On 5/3/22 07:48, Sagi Grimberg wrote:
> 
>> nvme_tcp_io_work() may be scheduled while the controller is resetting,
>> triggering kernel crashes because of invalid memory accesses.
>>
>> general protection fault, probably for non-canonical
>> address 0x82f4228d6e5c6
> 
> Can you please provide more details on what kernel this happened? Does
> this reproduce in upstream kernel?
> 

This is a RHEL 9.0 Beta kernel that has been patched up to about v5.16.

> The current controller teardown flow is supposed to guarantee that
> io_work will not run after a queue is being stopped. See
> nvme_tcp_stop_queue() it shuts down the socket to deny any new
> datagrams to go to the network (or come from the network), restore
> socket calls so data_ready/write_space are not called again, and
> cancels the io_work. New submissions are prevented as the queue
> state clears LIVE.
> 
> So in theory, io_work should not be running in conjunction with
> queue shutdown. Can you explain how it happens to get there?
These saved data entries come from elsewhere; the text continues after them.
This is an optimization exercise on Yosys and OpenROAD, whose aim is small area, not a production implementation.
Function was checked by simulation only, so behaviour that the tests miss may differ from the original.
Power is estimated from default activity; no workload was simulated.

Design periph, start of the top module:
module periph (
    input  wire        clk,
    input  wire        rst_n,
    input  wire        hreq,
    input  wire        hwrite,
    input  wire [1:0]  hsize,       
    input  wire [31:0] haddr,
    input  wire [31:0] hwdata,
    output wire        hready,
    output wire [31:0] hrdata,
    output wire [1:0]  hfault,
    output wire        scl_o,
    output wire        sda_o,
    input  wire        sda_p,
    output wire [13:0] fl_raddr,
    input  wire [31:0] fl_rdata,
    output wire [13:0] fl_waddr,
    output wire        fl_we,
    output wire [3:0]  fl_wstrb,
    output wire [31:0] fl_wdata,
    output wire        fl_erase_page,
    output wire        fl_erase_all
);
Size in the first run: about 990 cells after synthesis, roughly 0.0093 mm2 of cells after synthesis.
Settings: LEC_CHECK=0, CAP_MARGIN=20, CORE_MARGIN=2, CORE_UTILIZATION=40, SLEW_MARGIN=20; clock period 10.0 ns.
standard.sh (not shown) runs the stock make flow with config.mk's settings and CLKGATE_MAP_FILE= SYNTH_SCRIPT=/design/flow/synth_recipe.tcl, a recipe that flattens the netlist after the stock synthesis.
==> flow/flow/run.sh <==
#!/bin/bash
# Layout flow: the standard layout on the standard synthesis, with
#  - the combinational logic of that synthesis re-mapped by ABC for area
#    (flip-flops untouched, same cells and names),
#  - the smallest buffer on every port,
#  - a clock tree of smaller buffers.
set -euo pipefail
cd "$(dirname "$0")/.."
W=$(pwd)
RES=$W/orfs/results/sky130hd/periph/base
LIB=$FLOW_HOME/platforms/sky130hd/lib/sky130_fd_sc_hd__tt_025C_1v80.lib
YOSYS=$(command -v yosys || echo $FLOW_HOME/../tools/install/yosys/bin/yosys)

export BUFFER_PORTS_ARGS="-buffer_cell sky130_fd_sc_hd__buf_1"
export CTS_ARGS="-sink_clustering_enable -repair_clock_nets -dont_use_dummy_load -buf_list sky130_fd_sc_hd__clkbuf_4 -sink_clustering_size 10 -sink_clustering_max_diameter 40"

bash standard.sh synth > flow_synth.log 2>&1

cp $RES/1_2_yosys.v $W/flow/std_1_2_yosys.v.txt
# several ABC scripts; keep the smallest netlist
best=""; best_area=""
for abc in flow/abc_*.abc; do
  n=$(basename $abc .abc)
  mkdir -p flow/$n
  sed -e "s|LIBFILE|$LIB|g" -e "s|NETLIST|$W/flow/std_1_2_yosys.v.txt|" \
      -e "s|ABCSCRIPT|$W/$abc|" -e "s|OUTFILE|$W/flow/$n/remap.v|" \
      flow/remap.ys > flow/$n/remap_run.ys
  if (cd flow/$n && $YOSYS -s remap_run.ys) > flow_remap_$n.log 2>&1; then
    a=$(grep "Chip area for module" flow/$n/post_stat.txt | grep -v sky130 | head -1 | awk '{print $NF}')
    echo "$n $a" >> flow_remap_areas.log
    if [[ -n "$a" ]] && { [[ -z "$best_area" ]] || python3 -c "import sys; sys.exit(0 if $a < $best_area else 1)"; }; then
      best=$n; best_area=$a
    fi
  fi
done
echo "best $best $best_area" >> flow_remap_areas.log
cp flow/$best/remap.v $RES/1_2_yosys.v
rm -f $RES/1_synth.odb $RES/1_synth.sdc

bash standard.sh > flow_layout.log 2>&1
==> flow/flow/abc_a2.abc <==
strash
dch -f
amap
mfs2
strash
dch -f
amap
mfs2
strash
dch -f
amap
topo
==> flow/flow/abc_a3.abc <==
strash
dch -f
amap
mfs2
strash
dch -f
amap
mfs2
strash
dch -f
amap
mfs2
strash
dch -f
amap
topo
==> flow/flow/abc_a5.abc <==
strash
dch -f
amap
mfs2
strash
dch -f
amap
mfs2
strash
dch -f
amap
mfs2
strash
dch -f
amap
mfs2
strash
dch -f
amap
mfs2
strash
dch -f
amap
topo
==> flow/flow/abc_a6.abc <==
strash
dch -f
amap
mfs2
strash
dch -f
amap
mfs2
strash
dch -f
amap
mfs2
strash
dch -f
amap
mfs2
strash
dch -f
amap
mfs2
strash
dch -f
amap
mfs2
strash
dch -f
amap
topo
==> flow/flow/abc_ad3.abc <==
strash
dc2
strash
dch -f
amap
mfs2
strash
dch -f
amap
mfs2
strash
dch -f
amap
mfs2
strash
dch -f
amap
topo
==> flow/flow/abc_an4.abc <==
strash
dch
amap
mfs2
strash
dch
amap
mfs2
strash
dch
amap
mfs2
strash
dch
amap
mfs2
strash
dch -f
amap
topo
==> flow/flow/abc_m6.abc <==
strash
dch -f
map -a
mfs2
strash
dch -f
map -a
mfs2
strash
dch -f
map -a
mfs2
strash
dch -f
map -a
mfs2
strash
dch -f
map -a
mfs2
strash
dch -f
map -a
topo
==> flow/flow/abc_ma3.abc <==
strash
dch -f
map -a
mfs2
strash
dch -f
map -a
mfs2
strash
dch -f
map -a
mfs2
strash
dch -f
amap
topo
==> flow/flow/abc_md6.abc <==
strash
dc2
strash
dch -f
map -a
mfs2
strash
dch -f
map -a
mfs2
strash
dch -f
map -a
mfs2
strash
dch -f
map -a
mfs2
strash
dch -f
map -a
mfs2
strash
dch -f
map -a
topo
Other scripts of this flow, unchanged in this note and not shown: flow/flow/remap.ys
Next try:
==> flow/flow/abc_a2.abc (replaced) <==
strash
dch -f
map -a
mfs2
strash
dch -f
map -a
topo
==> flow/flow/abc_a3.abc (replaced) <==
strash
dch -f
map -a
mfs2
strash
dch -f
map -a
mfs2
strash
dch -f
map -a
topo
==> flow/flow/abc_a4.abc (new file) <==
strash
dch -f
map -a
mfs2
strash
dch -f
map -a
mfs2
strash
dch -f
map -a
mfs2
strash
dch -f
map -a
topo
==> flow/flow/abc_a6.abc (replaced) <==
strash
dch -f
map -a
mfs2
strash
dch -f
map -a
mfs2
strash
dch -f
map -a
mfs2
strash
dch -f
map -a
mfs2
strash
dch -f
map -a
mfs2
strash
dch -f
map -a
topo
==> flow/flow/abc_d4.abc (new file) <==
strash
dc2
strash
dch -f
map -a
mfs2
strash
dch -f
map -a
mfs2
strash
dch -f
map -a
mfs2
strash
dch -f
map -a
topo
==> flow/flow/abc_d6.abc (new file) <==
strash
dc2
strash
dch -f
map -a
mfs2
strash
dch -f
map -a
mfs2
strash
dch -f
map -a
mfs2
strash
dch -f
map -a
mfs2
strash
dch -f
map -a
mfs2
strash
dch -f
map -a
topo
removed: flow/flow/abc_a5.abc
removed: flow/flow/abc_ad3.abc
removed: flow/flow/abc_an4.abc
removed: flow/flow/abc_m6.abc
removed: flow/flow/abc_ma3.abc
removed: flow/flow/abc_md6.abc
Fmax is lower by 0.96%.
Clock power rose by about 9%.
Setup slack got worse by 54 ps.
Final area grows by 1.5%.
Routed wire length rises by 1.7%.
Hold slack is worse by 3.6 ps.
Synthesized cell count rises by about 14%.
Critical path depth does not change.
Total power climbs by about 2%.
Sequential share of layout area shrinks by 0.70 points.

[port drivers added, routing unchanged]
The flow's constraints put no driver on any port. The routed layouts listed below were extracted and timed again, unchanged, in two steps. Step 1, drivers: a clkbuf_16 drives clk and a buf_2 each remaining input, both assumed. Step 2 moves the port delays by t, midway between the first and last clock arrival at a register: inputs arrive t later, outputs are due t later. That takes back most of the time a late clock gives input paths. a / b / c = no drivers / after step 1 / after step 2; a / b = the first two.
run | shift t [ns] | setup WS [ns] | worst data-port slew with drivers (ns)
the first run | 0.722 | 4.406 / 4.381 / 4.366 | 0.07
the second run | 0.662 | 4.352 / 4.324 / 4.324 | 0.05
After both steps every run listed still meets setup and hold. The setup slack of the first run, which loses most, moves by -0.025 ns with the drivers and by -0.040 ns with both steps.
This bug has been reproduced on a partner's testbed.  We don't
have direct access to the tests they are running but it appears
they are running error insertion tests which aggressively
bring the TCP link up and down, reset the NVMe/TCP controller,
and randomly add/remove NVMe namespaces from the controller
while IO is in progress. With these tests they have been able
to reproduce this bug with our v5.16 based kernel.
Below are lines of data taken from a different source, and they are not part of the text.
This is an optimization exercise on Yosys and OpenROAD, whose aim is a short achievable clock period and few clock cycles, not a production implementation.
Function was checked by simulation only, so behaviour that the tests miss may differ from the original.
Power is estimated from default activity; no workload was simulated.

===== flow/config.mk =====
export PLATFORM = sky130hd
export DESIGN_NAME = beebc_core
export DESIGN_NICKNAME = beebc_core
export VERILOG_FILES = /design/flow/design.v
export SDC_FILE = /design/flow/constraint.sdc
export NUM_CORES = 4
export LEC_CHECK = 0
export CAP_MARGIN = 20
export CORE_MARGIN = 2
export CORE_UTILIZATION = 40
export SLEW_MARGIN = 20

===== flow/constraint.sdc =====
create_clock -name core_clock -period 5.0 [get_ports {clk}]
set_input_delay 1.0000 -clock core_clock [delete_from_list [all_inputs] [get_ports {clk}]]
set_output_delay 1.0000 -clock core_clock [all_outputs]
set_load 0.01 [all_outputs]

===== flow/design.v =====
module beebc_decoder (
    input  wire [2:0]  step,
    input  wire [3:0]  opcode,
    input  wire        cf,
    input  wire        zf,
    output reg  [15:0] cw
);
    localparam [15:0] CW_NONE    = 16'h0000;
    localparam [15:0] CW_FETCH0  = 16'h4004;  
    localparam [15:0] CW_FETCH1  = 16'h2408;  
    localparam [15:0] CW_ADDR    = 16'h6000;  
    localparam [15:0] CW_LDA_1   = 16'h2200;  
    localparam [15:0] CW_LDB     = 16'h2020;  
    localparam [15:0] CW_ADD_2   = 16'h0281;  
    localparam [15:0] CW_SUB_2   = 16'h02C1;  
    localparam [15:0] CW_STA_1   = 16'h1100;  
    localparam [15:0] CW_LDI_0   = 16'h0A00;  
    localparam [15:0] CW_JUMP    = 16'h0802;  
    localparam [15:0] CW_OUT_0   = 16'h0110;  
    localparam [15:0] CW_HLT_0   = 16'h8000;  
    function [15:0] ucode;
        input [3:0] op;
        input [1:0] slot;
        begin
            ucode = CW_NONE;
            case (op)
                4'd1: case (slot)           
                          2'd0: ucode = CW_ADDR;
                          2'd1: ucode = CW_LDA_1;
                          default: ucode = CW_NONE;
                      endcase
                4'd2: case (slot)           
                          2'd0: ucode = CW_ADDR;
                          2'd1: ucode = CW_LDB;
                          2'd2: ucode = CW_ADD_2;
                          default: ucode = CW_NONE;
                      endcase
                4'd3: case (slot)           
                          2'd0: ucode = CW_ADDR;
                          2'd1: ucode = CW_LDB;
                          2'd2: ucode = CW_SUB_2;
                          default: ucode = CW_NONE;
                      endcase
                4'd4: case (slot)           
                          2'd0: ucode = CW_ADDR;
                          2'd1: ucode = CW_STA_1;
                          default: ucode = CW_NONE;
                      endcase
                4'd5:  ucode = (slot == 2'd0) ? CW_LDI_0 : CW_NONE;  
                4'd6:  ucode = (slot == 2'd0) ? CW_JUMP  : CW_NONE;  
                4'd14: ucode = (slot == 2'd0) ? CW_OUT_0 : CW_NONE;  
                4'd15: ucode = (slot == 2'd0) ? CW_HLT_0 : CW_NONE;  
                default: ucode = CW_NONE;  
            endcase
        end
    endfunction
    always @(*) begin
        if (step == 3'd0)
            cw = CW_FETCH0;
        else if (step == 3'd1)
            cw = CW_FETCH1;
        else if (step == 3'd2 && opcode == 4'd7 && cf)
            cw = CW_JUMP;
        else if (step == 3'd2 && opcode == 4'd8 && zf)
            cw = CW_JUMP;
        else if (step <= 3'd5)
            cw = ucode(opcode, step[1:0] - 2'd2);
        else
            cw = CW_NONE;
    end
endmodule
I do see a number of patches from v5.17 and v5.18 which
look like they might affect this problem.  Specifically:

63573807b27e0faf8065a28b1bbe1cbfb23c0130 nvme-tcp: fix bogus request completion when failing to send AER
d6d6742772d712ed2238f5071b96baf4924f5fad nvme: fix RCU hole that allowed for endless looping in multipath round robin
a4a6f3c8f61c3cfbda4998ad94596059ad7e4332 nvme-multipath: fix hang when disk goes live over reconnect

This is the testbed that reproduced the RCU hole fixed in d6d6742772d712ed2238f5071b96baf4924f5fad.
We should definitely make sure they are running with that fix before we go any further.
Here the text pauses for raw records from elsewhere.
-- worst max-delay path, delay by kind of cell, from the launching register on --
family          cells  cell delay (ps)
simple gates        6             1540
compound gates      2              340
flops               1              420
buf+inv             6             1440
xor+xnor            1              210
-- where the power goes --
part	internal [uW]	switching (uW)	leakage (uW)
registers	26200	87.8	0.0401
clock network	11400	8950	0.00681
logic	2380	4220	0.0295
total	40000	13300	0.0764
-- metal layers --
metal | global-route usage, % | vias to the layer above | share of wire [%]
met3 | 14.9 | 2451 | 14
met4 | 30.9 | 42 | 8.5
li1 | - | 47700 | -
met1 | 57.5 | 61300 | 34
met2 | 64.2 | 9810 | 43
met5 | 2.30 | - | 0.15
Context: an optimization exercise on an open-source flow, tuned for small area, a short achievable clock period and few clock cycles per item. The choices shown serve that exercise and are no tape-out recipe. Only simulation tests tie the RTL to the original design; equivalence was not proved. Power figures rest on the tool's default switching activity, not on a simulated workload.

==> harbor <==
Design sana_envbank, start of the top module:
module sana_envbank (
    input  wire        clk,
    input  wire        rst,
    input  wire        in_valid,
    output wire        in_ready,
    input  wire [2:0]  in_op,
    input  wire [1:0]  in_unit,
    input  wire [79:0] in_data,
    output reg         out_valid,
    output reg  [8:0]  out_state,
    output wire [47:0] out_value,
    output reg         out_err
);
export LEC_CHECK = 0
export CAP_MARGIN = 20
export CORE_MARGIN = 2
export CORE_UTILIZATION = 40
export CTS_CLUSTER_DIAMETER = 150
export CTS_CLUSTER_SIZE = 24
export SLEW_MARGIN = 20
export SYNTH_HIERARCHICAL = 1
export SYNTH_MINIMUM_KEEP_SIZE = 0
create_clock -name core_clock -period 19.0 [get_ports {clk}]
standard.sh (not shown) runs the stock make flow with config.mk's settings and CLKGATE_MAP_FILE= SYNTH_SCRIPT=/design/flow/synth_recipe.tcl, a recipe that flattens the netlist after the stock synthesis.
==> flow/flow/run.sh <==
#!/bin/bash
# Layout: the standard flow (its synthesis unchanged), with timing repair
# aiming at a shorter cycle than the 19 ns clock: the clock, the delays at the
# ports and every other constraint stay as they are. make's output goes to
# make_flow.log; ORFS keeps each step's log under orfs/logs.
set -euo pipefail
cd "$(dirname "$0")/.."
export SETUP_SLACK_MARGIN=14.0
export BUFFER_PORTS_ARGS="-buffer_cell sky130_fd_sc_hd__buf_4"
bash standard.sh > make_flow.log 2>&1
==> sierra (differences from harbor) <==
--- a/flow/design.v
+++ b/flow/design.v
@@ -3,16 +3,23 @@
     input  wire b,
     input  wire c,
     output wire s,
     output wire co
 );
     assign s  = a ^ b ^ c;
     assign co = (a & b) | (a & c) | (b & c);
 endmodule
+module sana_wen (
+    input  wire a,
+    input  wire b,
+    output wire y
+);
+    assign y = a & b;
+endmodule
 module sana_ha (
     input  wire a,
     input  wire b,
     output wire s,
     output wire co
 );
     assign s  = a ^ b;
     assign co = a & b;
@@ -210,58 +217,67 @@
             pend       <= 3'd0;
             in_ready_q <= 1'b1;
         end else begin
             pend       <= pend_n;
             in_ready_q <= ~((pend_n[0] & pend_n[1]) | (pend_n[0] & pend_n[2]) | (pend_n[1] & pend_n[2])) &
                           ~(acc & in_multi);
         end
     end
+    wire in_setp = in_valid & in_ready_q & (in_op == 3'd4);
+    wire [2:0] set_a, set_d, set_r, set_h;
+    generate
+        for (u = 0; u < 3; u = u + 1) begin : g_set
+            wire sel = (in_unit == u);
+            sana_wen u_wa (.a(in_setp), .b(sel), .y(set_a[u]));
+            sana_wen u_wd (.a(in_setp), .b(sel), .y(set_d[u]));
+            sana_wen u_wr (.a(in_setp), .b(sel), .y(set_r[u]));
+            sana_wen u_wh (.a(in_setp), .b(sel), .y(set_h[u]));
+        end
+    endgenerate
     always @(posedge clk) begin
         for (k = 0; k < 3; k = k + 1) begin
-            if (rst_q) begin
+            if (rst_q)
                 state[3*k +: 3] <= ST_ECHO;
-                t[15*k +: 15]   <= 15'd0;
-            end else begin
+            else
                 state[3*k +: 3] <= n_state[3*k +: 3];
-                t[15*k +: 15]   <= n_t[15*k +: 15];
-            end
-            if (in_valid && in_ready_q && in_op == 3'd4 && in_unit == k) begin
-                inc_a[16*k +: 16] <= p_a;
-                inc_d[16*k +: 16] <= p_d;
-                inc_r[16*k +: 16] <= p_r;
-                inc_h[16*k +: 16] <= p_h;
-                pdef[k]           <= 1'b0;
-            end else if (rst_q) begin
-                pdef[k]           <= 1'b1;
-            end
+            t[15*k +: 15] <= n_t[15*k +: 15];
+            if (set_a[k]) inc_a[16*k +: 16] <= p_a;
+            if (set_d[k]) inc_d[16*k +: 16] <= p_d;
+            if (set_r[k]) inc_r[16*k +: 16] <= p_r;
+            if (set_h[k]) inc_h[16*k +: 16] <= p_h;
+            if (set_h[k])
+                pdef[k] <= 1'b0;
+            else if (rst_q)
+                pdef[k] <= 1'b1;
         end
     end
     reg        q_valid, q_resp, q_err, q_setp;
     reg [1:0]  q_sunit;
-    reg [15:0] q_sdata;
+    reg        q_s15;
     reg [8:0]  q_code, q_state;
     reg [1:0]  q_job, q_junit;
     reg [14:0] q_t;
     always @(posedge clk) begin
         if (rst) begin
             q_valid <= 1'b0;
         end else begin
             q_valid <= c_valid | busy;
         end
         q_resp  <= ~|pend_n;
         q_err   <= c_valid & c_bad;
         q_setp  <= c_valid & (c_op == 3'd4) & (c_unit != 2'd3);
         q_sunit <= c_unit;
-        q_sdata <= p_s;
+        q_s15   <= p_s[15];
         q_code  <= n_code;
         q_state <= n_state;
         q_job   <= n_job[1:0] | n_job[3:2] | n_job[5:4];
         q_junit <= {issue[2], issue[1]};
-        q_t     <= (t[14:0] & {15{issue[0]}}) | (t[29:15] & {15{issue[1]}}) | (t[44:30] & {15{issue[2]}});
+        q_t     <= (t[14:0] & {15{issue[0]}}) | (t[29:15] & {15{issue[1]}}) | (t[44:30] & {15{issue[2]}}) |
+                   (p_s[14:0] & {15{c_valid & (c_op == 3'd4)}});
     end
     wire [30:0] sq_ns, sq_nc;
     wire sqn1 = ~(~(q_t[1] & q_t[14]));
     wire sqn2, sqn3;
     sana_fa u_sqn2 (.a(~(q_t[0] & q_t[11])), .b(~(q_t[1] & q_t[10])), .c(1'b1), .s(sqn2), .co(sqn3));
     wire sqn4, sqn5;
     sana_fa u_sqn4 (.a(~(q_t[0] & q_t[12])), .b(~(q_t[1] & q_t[11])), .c(1'b1), .s(sqn4), .co(sqn5));
     wire sqn6, sqn7;
@@ -530,55 +546,55 @@
     assign sq_ns[29] = sqn207;
     assign sq_nc[29] = sqn208;
     assign sq_ns[30] = sqn209;
     assign sq_nc[30] = sqn210;
     wire [30:0] sq_y = ~(sq_ns - ~sq_nc);
     reg  [47:0] value, v_rel, sus;
     reg        m_valid, m_resp, m_err, m_setp;
     reg [1:0]  m_sunit;
-    reg [15:0] m_sdata;
+    reg        m_s15;
     reg [8:0]  m_code, m_state;
     reg [1:0]  m_junit;
     reg        f_valid, f_resp, f_err, f_setp;
     reg [1:0]  f_sunit;
     reg [15:0] f_sdata;
     reg [8:0]  f_code, f_state;
     wire [15:0] q_sus_reg  = sus[16*q_junit +: 16];
-    wire [15:0] q_sus = (m_valid && m_setp && m_sunit == q_junit) ? m_sdata :
+    wire [15:0] q_sus = (m_valid && m_setp && m_sunit == q_junit) ? {m_s15, m_x} :
                         (f_valid && f_setp && f_sunit == q_junit) ? f_sdata : q_sus_reg;
     wire [2:0]  q_fcode = f_code[3*q_junit +: 3];
     wire [15:0] q_vrel = (f_valid && q_fcode == V_RS) ? value[16*q_junit +: 16] : v_rel[16*q_junit +: 16];
     reg  [14:0] m_x, m_sq;
     reg         m_nz, m_dx, m_zatt, m_zdec, m_zrel;
     always @(posedge clk) begin
         if (rst) begin
             m_valid <= 1'b0;
         end else begin
             m_valid <= q_valid;
         end
         m_resp  <= q_resp;
         m_err   <= q_err;
         m_setp  <= q_setp;
         m_sunit <= q_sunit;
-        m_sdata <= q_sdata;
+        m_s15   <= q_s15;
         m_code  <= q_code;
         m_state <= q_state;
         m_junit <= q_junit;
         m_sq    <= sq_y[29:15];
         m_nz    <= |q_t[7:0];
         m_x     <= (q_job == J_DEC) ? (~q_sus[14:0] & {15{~q_sus[15]}}) :
-                   (q_job == J_REL) ? q_vrel[14:0] : 15'd0;
+                   (q_job == J_REL) ? q_vrel[14:0] :
+                   q_setp           ? q_t : 15'd0;
         m_dx    <= (q_job == J_DEC) & ~q_sus[15];
         m_zatt  <= (q_job == J_ATT);
         m_zdec  <= (q_job == J_DEC);
         m_zrel  <= (q_job == J_REL) & q_vrel[15];
     end
-    wire [15:0] m_sus_reg = sus[16*m_junit +: 16];
-    wire [15:0] m_sus = (f_valid && f_setp && f_sunit == m_junit) ? f_sdata : m_sus_reg;
+    wire [15:0] m_sus = {m_zdec & ~m_dx, ~m_x & {15{m_dx}}};
     wire [14:0] mr = m_sq & {15{m_dx}};
     wire [15:0] mz = (m_sus & {16{m_zdec}}) |
                      ({1'b0, ~m_sq} & {16{m_zatt}}) | ({1'b0, m_sq} & {16{m_zrel}});
     wire        me = m_zatt & ~m_nz;
     wire [30:0] mt_ns, mt_nc;
     wire mtn1, mtn2;
     sana_fa u_mtn1 (.a(~(m_x[0] & m_sq[12])), .b(~(m_x[1] & m_sq[11])), .c(1'b1), .s(mtn1), .co(mtn2));
     wire mtn3, mtn4;
@@ -1069,17 +1085,17 @@
             f_valid <= 1'b0;
         end else begin
             f_valid <= m_valid;
         end
         f_resp  <= m_resp;
         f_err   <= m_err;
         f_setp  <= m_setp;
         f_sunit <= m_sunit;
-        f_sdata <= m_sdata;
+        f_sdata <= {m_s15, m_x};
         f_code  <= m_code;
         f_state <= m_state;
         f_s     <= mt_ns[30:15];
         f_c     <= mt_nc[30:15];
         f_cl    <= lo_sum[15];
     end
     wire [15:0] f_y = ~(f_s + f_c + {15'd0, f_cl});
     always @(posedge clk) begin
@@ -1091,17 +1107,16 @@
         out_err   <= f_err;
         out_state <= f_state;
     end
     assign out_value = value;
     always @(posedge clk) begin
         for (k = 0; k < 3; k = k + 1) begin
             if (rst_q) begin
                 value[16*k +: 16] <= 16'd0;
-                v_rel[16*k +: 16] <= 16'd0;
                 sus[16*k +: 16]   <= ONE;
             end else if (f_valid) begin
                 case (f_code[3*k +: 3])
                     V_ZERO: value[16*k +: 16] <= 16'd0;
                     V_ONE:  value[16*k +: 16] <= ONE;
                     V_S:    value[16*k +: 16] <= sus[16*k +: 16];
                     V_JOB:  value[16*k +: 16] <= f_y;
                     V_REL0: value[16*k +: 16] <= v_rel[16*k +: 16];
==> flow/flow/run.sh (replaced) <==
#!/bin/bash
# Layout: the standard flow (its synthesis unchanged), with timing repair
# aiming at a shorter cycle than the 19 ns clock: the clock, the delays at the
# ports and every other constraint stay as they are. make's output goes to
# make_flow.log; ORFS keeps each step's log under orfs/logs.
set -euo pipefail
cd "$(dirname "$0")/.."
export SETUP_SLACK_MARGIN=14.0
export BUFFER_PORTS_ARGS="-buffer_cell sky130_fd_sc_hd__buf_2"
bash standard.sh > make_flow.log 2>&1
- CTS_CLUSTER_SIZE: 24 -> 20
==> qor summary <==
metric                                                                      harbor          sierra
Worst Skew                                                               0.0372 ns       0.0525 ns
Multi-input gate area                                                   0.0215 mm2      0.0197 mm2
Final period util                                                            26.2%           26.1%
Clock sinks                                                                    638             606
Number of levels the H-tree was split into                                       1               2
Synth top area share                                                         23.9%           24.0%
Clock latency of the later-clocked register in the worst-skew pair         0.67 ns         0.62 ns
Actual slew at the worst max-slew pin                                      1.17 ns         1.04 ns
Layout Utilization                                                           44.0%           43.8%
Number of buffers created by CTS                                                31              36
Run status                                                          finished clean  finished clean
Post-Route WL                                                            113000 um       108000 um
Pre-CTS worst setup slack                                                 12.89 ns        13.26 ns
Total of clock buffers placed in the layout                                     42              57
Share of power burned in the clock network                                   31.1%           33.3%
Gates resized, CTS repair                                                       97              48
Testbench counts of harbor, summed over its fixed seeds: cycles 36,512, items 32,000.
Testbench counts of sierra, summed over its fixed seeds: cycles 36,512, items 32,000.

[what the ideal ports hide]
No port has a modelled driver above. Below, the same layouts with a new extraction and two added sets of constraints. Step 1 assumes that a clkbuf_16 drives the clock port and a buf_2 every other input. Step 2 also shifts input and output timing later by t, the mid clock arrival at the registers, as if the neighbouring blocks saw the same clock. Slacks: ideal ports / drivers / drivers and shift; pairs: ideal ports / drivers.
| run | t, ns | setup slack, ns | worst slew at a driven data input, ns |
|---|---|---|---|
| harbor | 0.712 | 14.025 / 13.960 / 13.370 | 0.11 |
| sierra | 0.661 | 14.037 / 13.975 / 13.523 | 0.05 |
After both steps every run listed still meets setup and hold. The setup slack of harbor, which loses most, moves by -0.065 ns with the drivers and by -0.655 ns with both steps.
This is an optimization exercise on Yosys and OpenROAD, whose aim is a short achievable clock period and few clock cycles per item, not a production implementation.
The RTL of this run was laid out without a check of its function.
Power figures rest on the tool's default switching activity, not on a simulated workload.

File: flow/config.mk
export PLATFORM = sky130hd
export DESIGN_NAME = huff_codegen
export DESIGN_NICKNAME = huff_codegen
export VERILOG_FILES = /design/flow/design.v
export SDC_FILE = /design/flow/constraint.sdc
export NUM_CORES = 4
export LEC_CHECK = 0
export CAP_MARGIN = 20
export CORE_MARGIN = 2
export CORE_UTILIZATION = 40
export SLEW_MARGIN = 20
File: flow/constraint.sdc
create_clock -name core_clock -period 6.0 [get_ports {clk}]
set_input_delay 1.2000 -clock core_clock [delete_from_list [all_inputs] [get_ports {clk}]]
set_output_delay 1.2000 -clock core_clock [all_outputs]
set_load 0.01 [all_outputs]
If you agree the above patches are needed we can give them a new v5.18-rc6 based kernel
and ask them to run their test again.

/John

>>
>> Signed-off-by: Maurizio Lombardi <mlombard@redhat.com>
>> ---
>>   drivers/nvme/host/tcp.c | 8 ++++++++
>>   1 file changed, 8 insertions(+)
>>
>> diff --git a/drivers/nvme/host/tcp.c b/drivers/nvme/host/tcp.c
>> index ad3a2bf2f1e9..e3ef014bbc0b 100644
>> --- a/drivers/nvme/host/tcp.c
>> +++ b/drivers/nvme/host/tcp.c
>> @@ -103,6 +103,7 @@ enum nvme_tcp_queue_flags {
>>       NVME_TCP_Q_ALLOCATED    = 0,
>>       NVME_TCP_Q_LIVE        = 1,
>>       NVME_TCP_Q_POLLING    = 2,
>> +    NVME_TCP_Q_CONNECTING    = 3,
>>   };
>>   enum nvme_tcp_recv_state {
>> @@ -1213,6 +1214,10 @@ static void nvme_tcp_io_work(struct work_struct *w)
>>           bool pending = false;
>>           int result;
>> +        if (unlikely(!test_bit(NVME_TCP_Q_LIVE, &queue->flags) &&
>> +                !test_bit(NVME_TCP_Q_CONNECTING, &queue->flags)))
>> +            return;
> 
> How is this protecting anything? If the queue is torn down we may access
> other freed memory, not just from accessing the sockets.
> 
>> +
>>           if (mutex_trylock(&queue->send_mutex)) {
>>               result = nvme_tcp_try_send(queue);
>>               mutex_unlock(&queue->send_mutex);
>> @@ -1670,6 +1675,8 @@ static int nvme_tcp_start_queue(struct nvme_ctrl *nctrl, int idx)
>>       struct nvme_tcp_ctrl *ctrl = to_tcp_ctrl(nctrl);
>>       int ret;
>> +    set_bit(NVME_TCP_Q_CONNECTING, &ctrl->queues[idx].flags);
>> +
>>       if (idx)
>>           ret = nvmf_connect_io_queue(nctrl, idx);
>>       else
>> @@ -1683,6 +1690,7 @@ static int nvme_tcp_start_queue(struct nvme_ctrl *nctrl, int idx)
>>           dev_err(nctrl->device,
>>               "failed to connect queue: %d ret=%d\n", idx, ret);
>>       }
>> +    clear_bit(NVME_TCP_Q_CONNECTING, &ctrl->queues[idx].flags);
>>       return ret;
>>   }
> 
> Question, can you tell from your stack dump if this queue is the admin
> queue or I/O queue?
> 
> If this is indeed the admin queue, please check if you have a related
> fix applied:
> 0fa0f99fc84e ("nvme: fix a possible use-after-free in controller reset during load")
>